▶ _WHAT YOU HAVE TO DO_:
For the entries below, the result should be an exact transcription of the lines from the one with "place;Final GP Congestion;0.971;" up to and including the one with "clock_network;Hold-fix buffers, CTS;0;", and only those.

▶ _GIVEN DATA_:
***

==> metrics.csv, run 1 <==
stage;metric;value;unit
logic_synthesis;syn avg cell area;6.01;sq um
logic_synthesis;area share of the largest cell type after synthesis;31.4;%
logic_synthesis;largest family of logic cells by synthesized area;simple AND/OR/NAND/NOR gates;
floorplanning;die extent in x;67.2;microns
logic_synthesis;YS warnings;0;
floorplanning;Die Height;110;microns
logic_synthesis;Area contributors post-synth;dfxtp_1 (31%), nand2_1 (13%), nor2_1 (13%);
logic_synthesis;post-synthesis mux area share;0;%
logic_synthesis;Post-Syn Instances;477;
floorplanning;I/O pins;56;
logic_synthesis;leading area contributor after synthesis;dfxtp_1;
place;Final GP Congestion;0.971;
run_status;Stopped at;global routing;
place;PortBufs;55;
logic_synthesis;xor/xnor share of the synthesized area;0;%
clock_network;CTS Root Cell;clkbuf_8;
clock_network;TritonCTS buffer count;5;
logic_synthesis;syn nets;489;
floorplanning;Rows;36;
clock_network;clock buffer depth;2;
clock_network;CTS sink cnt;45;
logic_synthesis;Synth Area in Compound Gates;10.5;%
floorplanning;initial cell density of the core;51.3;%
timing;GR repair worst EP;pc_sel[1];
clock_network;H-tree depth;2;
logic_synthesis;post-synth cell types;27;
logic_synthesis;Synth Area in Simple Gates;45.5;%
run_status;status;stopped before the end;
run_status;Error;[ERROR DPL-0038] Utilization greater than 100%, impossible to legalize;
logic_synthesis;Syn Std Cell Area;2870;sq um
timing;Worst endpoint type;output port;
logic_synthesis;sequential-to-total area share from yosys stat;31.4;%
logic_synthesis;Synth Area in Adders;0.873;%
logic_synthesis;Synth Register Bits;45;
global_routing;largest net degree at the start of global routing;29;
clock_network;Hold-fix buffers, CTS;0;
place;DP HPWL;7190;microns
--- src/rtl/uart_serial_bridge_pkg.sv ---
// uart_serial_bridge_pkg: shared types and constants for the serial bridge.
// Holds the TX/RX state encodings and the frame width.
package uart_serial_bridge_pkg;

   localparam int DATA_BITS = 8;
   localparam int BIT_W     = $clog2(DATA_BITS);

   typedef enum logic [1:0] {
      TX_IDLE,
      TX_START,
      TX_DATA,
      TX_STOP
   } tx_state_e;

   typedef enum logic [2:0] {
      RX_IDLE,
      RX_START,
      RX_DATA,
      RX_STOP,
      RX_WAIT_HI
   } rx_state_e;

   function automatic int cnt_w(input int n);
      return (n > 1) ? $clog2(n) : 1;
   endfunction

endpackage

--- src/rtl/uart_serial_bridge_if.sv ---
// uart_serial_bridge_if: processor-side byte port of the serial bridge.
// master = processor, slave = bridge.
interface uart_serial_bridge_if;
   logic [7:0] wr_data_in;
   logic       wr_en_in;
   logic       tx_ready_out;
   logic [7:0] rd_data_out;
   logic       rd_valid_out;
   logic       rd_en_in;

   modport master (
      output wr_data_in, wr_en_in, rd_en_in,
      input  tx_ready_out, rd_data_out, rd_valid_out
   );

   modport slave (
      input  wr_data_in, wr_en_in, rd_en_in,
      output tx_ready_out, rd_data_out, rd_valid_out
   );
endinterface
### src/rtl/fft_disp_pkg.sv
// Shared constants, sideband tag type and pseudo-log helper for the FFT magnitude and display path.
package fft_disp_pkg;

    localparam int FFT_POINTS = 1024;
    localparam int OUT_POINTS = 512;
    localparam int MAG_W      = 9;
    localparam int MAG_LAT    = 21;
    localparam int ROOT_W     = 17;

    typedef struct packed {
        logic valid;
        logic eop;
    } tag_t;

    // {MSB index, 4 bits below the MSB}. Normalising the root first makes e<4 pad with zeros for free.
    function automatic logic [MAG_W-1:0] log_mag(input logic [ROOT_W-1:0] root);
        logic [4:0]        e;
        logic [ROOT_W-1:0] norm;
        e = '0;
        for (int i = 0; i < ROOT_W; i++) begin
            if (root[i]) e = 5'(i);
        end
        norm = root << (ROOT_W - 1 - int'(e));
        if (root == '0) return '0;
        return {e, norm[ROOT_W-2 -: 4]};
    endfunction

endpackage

***

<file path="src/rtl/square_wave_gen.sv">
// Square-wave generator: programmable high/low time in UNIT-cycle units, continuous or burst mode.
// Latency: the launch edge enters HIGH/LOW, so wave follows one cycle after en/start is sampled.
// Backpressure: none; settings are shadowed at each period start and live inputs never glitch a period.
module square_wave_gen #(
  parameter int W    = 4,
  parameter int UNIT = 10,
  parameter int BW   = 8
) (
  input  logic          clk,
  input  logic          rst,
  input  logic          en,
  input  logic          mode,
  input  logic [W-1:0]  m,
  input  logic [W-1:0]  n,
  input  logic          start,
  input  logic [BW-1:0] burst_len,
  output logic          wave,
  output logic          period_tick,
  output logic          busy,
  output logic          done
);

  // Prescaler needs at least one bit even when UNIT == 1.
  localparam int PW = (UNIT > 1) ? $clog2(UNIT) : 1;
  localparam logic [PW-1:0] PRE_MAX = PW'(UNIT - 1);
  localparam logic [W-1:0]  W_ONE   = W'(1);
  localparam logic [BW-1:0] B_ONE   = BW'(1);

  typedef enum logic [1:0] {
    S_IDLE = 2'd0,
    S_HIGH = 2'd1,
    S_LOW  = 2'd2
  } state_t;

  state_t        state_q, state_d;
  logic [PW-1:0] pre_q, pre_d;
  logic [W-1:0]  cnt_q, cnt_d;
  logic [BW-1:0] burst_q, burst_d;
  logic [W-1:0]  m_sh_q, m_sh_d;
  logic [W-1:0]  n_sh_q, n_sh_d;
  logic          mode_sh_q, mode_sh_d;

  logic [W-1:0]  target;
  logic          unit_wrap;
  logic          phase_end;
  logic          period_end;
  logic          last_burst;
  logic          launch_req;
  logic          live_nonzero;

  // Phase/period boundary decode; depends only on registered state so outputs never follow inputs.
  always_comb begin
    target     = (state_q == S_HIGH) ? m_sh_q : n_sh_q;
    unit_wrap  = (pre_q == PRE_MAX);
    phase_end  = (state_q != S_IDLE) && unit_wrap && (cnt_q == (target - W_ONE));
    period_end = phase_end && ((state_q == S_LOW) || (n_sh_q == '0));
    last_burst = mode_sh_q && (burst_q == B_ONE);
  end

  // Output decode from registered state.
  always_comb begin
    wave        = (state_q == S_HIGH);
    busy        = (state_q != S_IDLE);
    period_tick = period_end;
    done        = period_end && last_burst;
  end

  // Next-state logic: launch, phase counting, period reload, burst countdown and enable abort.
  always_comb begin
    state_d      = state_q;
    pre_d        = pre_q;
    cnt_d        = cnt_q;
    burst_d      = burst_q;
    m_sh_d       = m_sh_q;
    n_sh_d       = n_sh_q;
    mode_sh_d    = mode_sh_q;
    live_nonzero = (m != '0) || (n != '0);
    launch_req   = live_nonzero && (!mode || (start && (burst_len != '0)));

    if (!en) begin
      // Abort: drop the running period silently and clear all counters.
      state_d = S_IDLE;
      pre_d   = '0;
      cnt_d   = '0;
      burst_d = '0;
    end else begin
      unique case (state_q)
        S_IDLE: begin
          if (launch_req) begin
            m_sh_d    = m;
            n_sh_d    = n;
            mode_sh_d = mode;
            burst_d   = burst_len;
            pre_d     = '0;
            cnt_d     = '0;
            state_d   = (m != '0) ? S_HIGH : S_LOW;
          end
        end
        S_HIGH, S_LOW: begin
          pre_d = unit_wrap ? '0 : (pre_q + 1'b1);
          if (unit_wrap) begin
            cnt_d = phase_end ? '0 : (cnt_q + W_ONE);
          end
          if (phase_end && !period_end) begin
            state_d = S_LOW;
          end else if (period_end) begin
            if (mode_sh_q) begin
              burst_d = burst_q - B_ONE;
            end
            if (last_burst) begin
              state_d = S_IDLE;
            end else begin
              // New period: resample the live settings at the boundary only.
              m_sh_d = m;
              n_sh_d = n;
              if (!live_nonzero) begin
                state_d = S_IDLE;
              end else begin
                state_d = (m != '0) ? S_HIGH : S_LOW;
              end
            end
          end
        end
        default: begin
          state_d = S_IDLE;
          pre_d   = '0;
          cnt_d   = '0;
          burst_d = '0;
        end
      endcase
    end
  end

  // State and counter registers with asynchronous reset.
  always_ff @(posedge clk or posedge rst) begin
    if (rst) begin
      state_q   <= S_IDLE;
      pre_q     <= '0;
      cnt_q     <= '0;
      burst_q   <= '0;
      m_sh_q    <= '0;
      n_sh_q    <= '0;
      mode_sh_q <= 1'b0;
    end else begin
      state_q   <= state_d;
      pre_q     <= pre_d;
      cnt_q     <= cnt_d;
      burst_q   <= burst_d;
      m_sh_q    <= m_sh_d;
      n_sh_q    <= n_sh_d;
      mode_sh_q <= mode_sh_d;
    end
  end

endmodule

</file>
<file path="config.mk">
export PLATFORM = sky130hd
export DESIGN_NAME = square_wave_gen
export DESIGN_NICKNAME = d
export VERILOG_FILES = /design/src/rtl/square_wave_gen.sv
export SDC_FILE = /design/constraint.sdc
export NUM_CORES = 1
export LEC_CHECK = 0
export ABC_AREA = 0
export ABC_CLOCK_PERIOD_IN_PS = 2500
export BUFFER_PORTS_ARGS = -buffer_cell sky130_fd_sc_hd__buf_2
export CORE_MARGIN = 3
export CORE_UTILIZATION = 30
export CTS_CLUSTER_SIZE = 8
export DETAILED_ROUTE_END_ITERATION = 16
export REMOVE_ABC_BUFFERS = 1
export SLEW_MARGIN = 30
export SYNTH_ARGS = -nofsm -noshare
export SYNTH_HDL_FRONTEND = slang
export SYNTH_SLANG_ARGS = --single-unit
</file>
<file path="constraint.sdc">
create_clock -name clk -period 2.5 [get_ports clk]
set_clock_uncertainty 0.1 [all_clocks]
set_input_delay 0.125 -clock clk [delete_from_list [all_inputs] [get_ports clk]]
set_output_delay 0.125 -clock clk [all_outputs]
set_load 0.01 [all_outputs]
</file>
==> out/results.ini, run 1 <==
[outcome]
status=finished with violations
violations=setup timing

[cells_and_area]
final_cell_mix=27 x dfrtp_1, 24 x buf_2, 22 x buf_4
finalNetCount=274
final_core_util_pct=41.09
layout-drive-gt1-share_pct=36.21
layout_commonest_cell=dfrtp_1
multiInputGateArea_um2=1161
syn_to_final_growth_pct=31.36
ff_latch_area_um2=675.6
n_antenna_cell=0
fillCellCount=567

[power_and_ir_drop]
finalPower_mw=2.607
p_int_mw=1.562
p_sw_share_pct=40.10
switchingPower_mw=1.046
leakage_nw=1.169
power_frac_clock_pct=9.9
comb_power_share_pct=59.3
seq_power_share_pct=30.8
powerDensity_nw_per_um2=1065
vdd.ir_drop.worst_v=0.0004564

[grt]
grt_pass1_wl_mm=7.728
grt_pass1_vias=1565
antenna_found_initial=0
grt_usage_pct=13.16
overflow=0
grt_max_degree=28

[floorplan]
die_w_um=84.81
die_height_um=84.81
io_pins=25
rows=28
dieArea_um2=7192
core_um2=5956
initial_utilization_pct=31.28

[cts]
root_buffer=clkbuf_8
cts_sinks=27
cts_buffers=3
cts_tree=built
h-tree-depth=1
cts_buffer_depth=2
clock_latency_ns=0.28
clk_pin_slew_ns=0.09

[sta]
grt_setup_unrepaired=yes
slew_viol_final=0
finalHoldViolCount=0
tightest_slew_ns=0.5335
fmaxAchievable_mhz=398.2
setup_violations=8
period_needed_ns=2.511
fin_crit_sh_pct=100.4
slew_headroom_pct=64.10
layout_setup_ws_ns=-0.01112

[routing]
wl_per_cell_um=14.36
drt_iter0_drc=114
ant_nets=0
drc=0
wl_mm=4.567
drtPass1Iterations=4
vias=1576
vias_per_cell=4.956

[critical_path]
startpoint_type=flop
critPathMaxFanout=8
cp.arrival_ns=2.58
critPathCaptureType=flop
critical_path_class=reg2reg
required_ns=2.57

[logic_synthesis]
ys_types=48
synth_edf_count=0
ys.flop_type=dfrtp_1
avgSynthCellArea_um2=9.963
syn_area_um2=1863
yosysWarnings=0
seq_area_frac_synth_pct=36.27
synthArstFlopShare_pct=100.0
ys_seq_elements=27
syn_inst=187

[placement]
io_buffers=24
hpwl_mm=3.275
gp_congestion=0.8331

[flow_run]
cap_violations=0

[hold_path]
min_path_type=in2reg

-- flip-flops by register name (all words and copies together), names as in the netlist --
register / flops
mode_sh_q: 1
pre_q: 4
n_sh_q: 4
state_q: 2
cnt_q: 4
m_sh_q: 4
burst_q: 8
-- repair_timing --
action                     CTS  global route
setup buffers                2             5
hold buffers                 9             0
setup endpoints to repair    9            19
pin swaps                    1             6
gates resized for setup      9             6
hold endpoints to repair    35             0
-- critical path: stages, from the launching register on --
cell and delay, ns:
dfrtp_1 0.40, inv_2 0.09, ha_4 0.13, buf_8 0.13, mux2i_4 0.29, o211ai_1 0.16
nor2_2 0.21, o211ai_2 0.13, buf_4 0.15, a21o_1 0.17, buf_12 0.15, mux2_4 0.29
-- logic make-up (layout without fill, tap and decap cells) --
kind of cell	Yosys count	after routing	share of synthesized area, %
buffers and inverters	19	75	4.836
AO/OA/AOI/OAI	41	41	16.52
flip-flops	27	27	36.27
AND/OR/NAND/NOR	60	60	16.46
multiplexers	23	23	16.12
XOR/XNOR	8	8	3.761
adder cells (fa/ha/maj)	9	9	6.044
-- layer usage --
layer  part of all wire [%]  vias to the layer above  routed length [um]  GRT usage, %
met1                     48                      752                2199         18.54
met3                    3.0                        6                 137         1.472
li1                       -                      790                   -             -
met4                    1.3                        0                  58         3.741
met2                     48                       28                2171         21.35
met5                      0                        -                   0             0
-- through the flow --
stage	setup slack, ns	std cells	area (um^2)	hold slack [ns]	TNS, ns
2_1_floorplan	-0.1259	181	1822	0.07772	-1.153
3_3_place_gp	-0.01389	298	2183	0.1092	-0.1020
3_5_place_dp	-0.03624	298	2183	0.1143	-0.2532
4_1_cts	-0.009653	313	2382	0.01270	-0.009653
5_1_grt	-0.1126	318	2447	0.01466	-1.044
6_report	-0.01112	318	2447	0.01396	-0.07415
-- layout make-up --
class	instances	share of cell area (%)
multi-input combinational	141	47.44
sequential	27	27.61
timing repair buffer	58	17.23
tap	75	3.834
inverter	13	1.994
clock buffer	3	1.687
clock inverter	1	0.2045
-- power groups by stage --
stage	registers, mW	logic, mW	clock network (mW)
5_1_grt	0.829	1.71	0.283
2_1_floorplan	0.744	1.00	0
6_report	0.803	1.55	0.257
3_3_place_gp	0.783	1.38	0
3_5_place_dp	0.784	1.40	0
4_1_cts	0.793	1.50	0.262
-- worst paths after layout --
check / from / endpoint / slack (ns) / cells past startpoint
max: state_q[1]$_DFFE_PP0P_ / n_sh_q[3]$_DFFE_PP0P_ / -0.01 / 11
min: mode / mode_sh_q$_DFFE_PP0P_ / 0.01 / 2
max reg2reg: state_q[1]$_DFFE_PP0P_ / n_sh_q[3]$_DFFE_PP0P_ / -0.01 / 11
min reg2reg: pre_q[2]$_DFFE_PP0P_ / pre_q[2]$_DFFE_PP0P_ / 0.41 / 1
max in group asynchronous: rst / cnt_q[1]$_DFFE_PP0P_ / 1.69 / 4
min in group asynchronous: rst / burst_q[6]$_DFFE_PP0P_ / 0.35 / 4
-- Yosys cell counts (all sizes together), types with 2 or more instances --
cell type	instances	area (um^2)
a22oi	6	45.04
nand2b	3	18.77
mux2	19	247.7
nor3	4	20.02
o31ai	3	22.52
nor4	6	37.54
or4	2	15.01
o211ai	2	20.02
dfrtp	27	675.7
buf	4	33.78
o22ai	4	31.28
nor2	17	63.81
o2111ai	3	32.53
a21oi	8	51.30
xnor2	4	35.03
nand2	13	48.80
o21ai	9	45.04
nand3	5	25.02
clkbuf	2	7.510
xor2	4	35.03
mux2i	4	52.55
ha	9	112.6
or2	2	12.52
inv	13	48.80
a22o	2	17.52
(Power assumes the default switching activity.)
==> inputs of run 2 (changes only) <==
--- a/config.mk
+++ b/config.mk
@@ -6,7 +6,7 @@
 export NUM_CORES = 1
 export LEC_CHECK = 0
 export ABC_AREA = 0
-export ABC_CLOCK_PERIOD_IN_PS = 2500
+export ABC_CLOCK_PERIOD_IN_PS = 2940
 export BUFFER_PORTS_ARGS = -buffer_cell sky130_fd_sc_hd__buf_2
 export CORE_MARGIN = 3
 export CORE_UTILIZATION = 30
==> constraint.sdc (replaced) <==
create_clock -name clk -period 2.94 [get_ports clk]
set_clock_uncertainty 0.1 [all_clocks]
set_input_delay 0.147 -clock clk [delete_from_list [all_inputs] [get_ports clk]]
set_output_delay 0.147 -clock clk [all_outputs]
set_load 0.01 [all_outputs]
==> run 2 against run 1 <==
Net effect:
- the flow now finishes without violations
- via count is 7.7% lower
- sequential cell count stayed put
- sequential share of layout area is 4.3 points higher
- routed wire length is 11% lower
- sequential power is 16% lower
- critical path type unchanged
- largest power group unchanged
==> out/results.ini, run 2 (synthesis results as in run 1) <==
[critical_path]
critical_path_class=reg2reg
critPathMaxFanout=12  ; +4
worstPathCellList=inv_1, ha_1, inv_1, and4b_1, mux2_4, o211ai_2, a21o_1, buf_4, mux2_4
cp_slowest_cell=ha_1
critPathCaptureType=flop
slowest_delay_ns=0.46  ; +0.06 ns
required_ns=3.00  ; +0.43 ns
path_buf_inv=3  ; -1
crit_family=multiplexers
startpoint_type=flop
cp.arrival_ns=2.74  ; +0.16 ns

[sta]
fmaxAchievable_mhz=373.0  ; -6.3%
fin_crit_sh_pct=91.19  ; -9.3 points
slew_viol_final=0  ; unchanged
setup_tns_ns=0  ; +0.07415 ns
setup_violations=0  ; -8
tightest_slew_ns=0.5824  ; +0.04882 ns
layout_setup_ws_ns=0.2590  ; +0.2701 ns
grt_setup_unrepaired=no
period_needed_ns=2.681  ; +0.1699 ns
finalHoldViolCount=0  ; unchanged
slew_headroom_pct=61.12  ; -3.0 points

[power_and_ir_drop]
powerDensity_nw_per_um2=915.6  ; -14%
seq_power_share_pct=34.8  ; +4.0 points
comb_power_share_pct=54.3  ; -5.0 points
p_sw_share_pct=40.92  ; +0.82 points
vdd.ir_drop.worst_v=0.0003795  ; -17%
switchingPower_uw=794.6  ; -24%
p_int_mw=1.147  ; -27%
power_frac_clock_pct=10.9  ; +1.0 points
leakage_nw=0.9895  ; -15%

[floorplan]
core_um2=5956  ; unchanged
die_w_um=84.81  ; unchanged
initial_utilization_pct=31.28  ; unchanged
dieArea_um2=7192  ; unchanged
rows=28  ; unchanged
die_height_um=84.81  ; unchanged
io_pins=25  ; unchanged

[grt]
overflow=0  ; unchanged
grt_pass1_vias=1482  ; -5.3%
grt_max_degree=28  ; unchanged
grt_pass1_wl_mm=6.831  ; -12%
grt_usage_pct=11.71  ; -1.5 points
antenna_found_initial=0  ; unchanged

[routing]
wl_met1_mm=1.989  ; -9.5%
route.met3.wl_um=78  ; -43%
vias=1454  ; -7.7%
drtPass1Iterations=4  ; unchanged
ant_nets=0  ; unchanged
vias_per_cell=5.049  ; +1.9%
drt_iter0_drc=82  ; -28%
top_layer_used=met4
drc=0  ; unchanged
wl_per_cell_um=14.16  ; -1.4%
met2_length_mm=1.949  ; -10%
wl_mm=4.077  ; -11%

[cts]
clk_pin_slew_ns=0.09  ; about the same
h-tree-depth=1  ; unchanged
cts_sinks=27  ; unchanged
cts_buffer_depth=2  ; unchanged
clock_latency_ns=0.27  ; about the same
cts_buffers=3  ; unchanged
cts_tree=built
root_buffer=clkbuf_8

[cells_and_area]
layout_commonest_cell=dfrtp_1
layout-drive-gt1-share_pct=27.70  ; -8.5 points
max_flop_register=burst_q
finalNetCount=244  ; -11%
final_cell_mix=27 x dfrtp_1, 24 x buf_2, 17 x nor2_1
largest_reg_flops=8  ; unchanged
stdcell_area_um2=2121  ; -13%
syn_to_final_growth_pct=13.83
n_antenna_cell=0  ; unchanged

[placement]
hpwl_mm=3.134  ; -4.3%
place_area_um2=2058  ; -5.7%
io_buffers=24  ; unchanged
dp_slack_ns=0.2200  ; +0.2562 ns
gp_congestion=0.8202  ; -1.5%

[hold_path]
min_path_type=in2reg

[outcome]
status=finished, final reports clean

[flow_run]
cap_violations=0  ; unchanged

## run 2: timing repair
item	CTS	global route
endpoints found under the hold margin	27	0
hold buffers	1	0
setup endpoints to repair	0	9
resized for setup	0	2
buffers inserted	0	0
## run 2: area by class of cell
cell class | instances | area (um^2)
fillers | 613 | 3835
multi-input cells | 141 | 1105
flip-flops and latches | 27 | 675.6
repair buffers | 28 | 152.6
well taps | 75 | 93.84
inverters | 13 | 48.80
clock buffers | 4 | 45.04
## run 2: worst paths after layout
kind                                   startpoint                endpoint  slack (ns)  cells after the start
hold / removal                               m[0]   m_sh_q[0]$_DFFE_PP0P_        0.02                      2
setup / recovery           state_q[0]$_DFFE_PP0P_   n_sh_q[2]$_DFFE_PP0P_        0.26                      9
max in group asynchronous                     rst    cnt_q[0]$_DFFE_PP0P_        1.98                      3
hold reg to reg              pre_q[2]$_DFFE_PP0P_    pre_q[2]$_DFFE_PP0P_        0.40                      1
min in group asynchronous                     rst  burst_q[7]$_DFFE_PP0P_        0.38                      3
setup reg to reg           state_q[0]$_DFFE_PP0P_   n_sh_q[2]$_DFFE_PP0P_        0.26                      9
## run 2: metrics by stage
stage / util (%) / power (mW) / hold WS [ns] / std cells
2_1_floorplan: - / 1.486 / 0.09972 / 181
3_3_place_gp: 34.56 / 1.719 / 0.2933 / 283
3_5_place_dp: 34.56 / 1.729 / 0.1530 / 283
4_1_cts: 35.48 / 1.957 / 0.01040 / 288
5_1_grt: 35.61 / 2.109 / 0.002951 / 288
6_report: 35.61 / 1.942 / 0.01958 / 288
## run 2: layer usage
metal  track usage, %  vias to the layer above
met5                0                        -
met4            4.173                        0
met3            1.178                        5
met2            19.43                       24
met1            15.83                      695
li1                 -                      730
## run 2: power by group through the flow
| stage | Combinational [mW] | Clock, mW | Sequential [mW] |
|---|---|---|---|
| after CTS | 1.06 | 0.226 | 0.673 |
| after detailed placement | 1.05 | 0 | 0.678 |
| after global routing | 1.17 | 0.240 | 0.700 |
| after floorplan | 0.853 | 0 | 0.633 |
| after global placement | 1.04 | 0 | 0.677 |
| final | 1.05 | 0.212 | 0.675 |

***

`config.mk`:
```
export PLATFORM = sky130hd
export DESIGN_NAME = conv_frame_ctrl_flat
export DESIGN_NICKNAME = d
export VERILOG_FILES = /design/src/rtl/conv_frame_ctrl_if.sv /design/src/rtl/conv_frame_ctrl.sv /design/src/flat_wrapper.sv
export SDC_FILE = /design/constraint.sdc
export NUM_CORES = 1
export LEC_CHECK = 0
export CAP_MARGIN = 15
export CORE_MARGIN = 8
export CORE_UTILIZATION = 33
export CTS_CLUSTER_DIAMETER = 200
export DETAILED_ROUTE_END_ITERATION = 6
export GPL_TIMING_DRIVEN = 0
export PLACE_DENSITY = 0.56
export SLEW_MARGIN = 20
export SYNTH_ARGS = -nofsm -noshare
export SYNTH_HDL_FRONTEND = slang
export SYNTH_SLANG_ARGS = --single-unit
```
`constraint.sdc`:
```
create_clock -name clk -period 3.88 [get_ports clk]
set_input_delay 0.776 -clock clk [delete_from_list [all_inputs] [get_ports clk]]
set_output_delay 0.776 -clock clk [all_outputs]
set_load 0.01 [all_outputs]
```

***

▶ _RESPONSE FOR THIS EXERCISE_:
place;Final GP Congestion;0.971;
run_status;Stopped at;global routing;
place;PortBufs;55;
logic_synthesis;xor/xnor share of the synthesized area;0;%
clock_network;CTS Root Cell;clkbuf_8;
clock_network;TritonCTS buffer count;5;
logic_synthesis;syn nets;489;
floorplanning;Rows;36;
clock_network;clock buffer depth;2;
clock_network;CTS sink cnt;45;
logic_synthesis;Synth Area in Compound Gates;10.5;%
floorplanning;initial cell density of the core;51.3;%
timing;GR repair worst EP;pc_sel[1];
clock_network;H-tree depth;2;
logic_synthesis;post-synth cell types;27;
logic_synthesis;Synth Area in Simple Gates;45.5;%
run_status;status;stopped before the end;
run_status;Error;[ERROR DPL-0038] Utilization greater than 100%, impossible to legalize;
logic_synthesis;Syn Std Cell Area;2870;sq um
timing;Worst endpoint type;output port;
logic_synthesis;sequential-to-total area share from yosys stat;31.4;%
logic_synthesis;Synth Area in Adders;0.873;%
logic_synthesis;Synth Register Bits;45;
global_routing;largest net degree at the start of global routing;29;
clock_network;Hold-fix buffers, CTS;0;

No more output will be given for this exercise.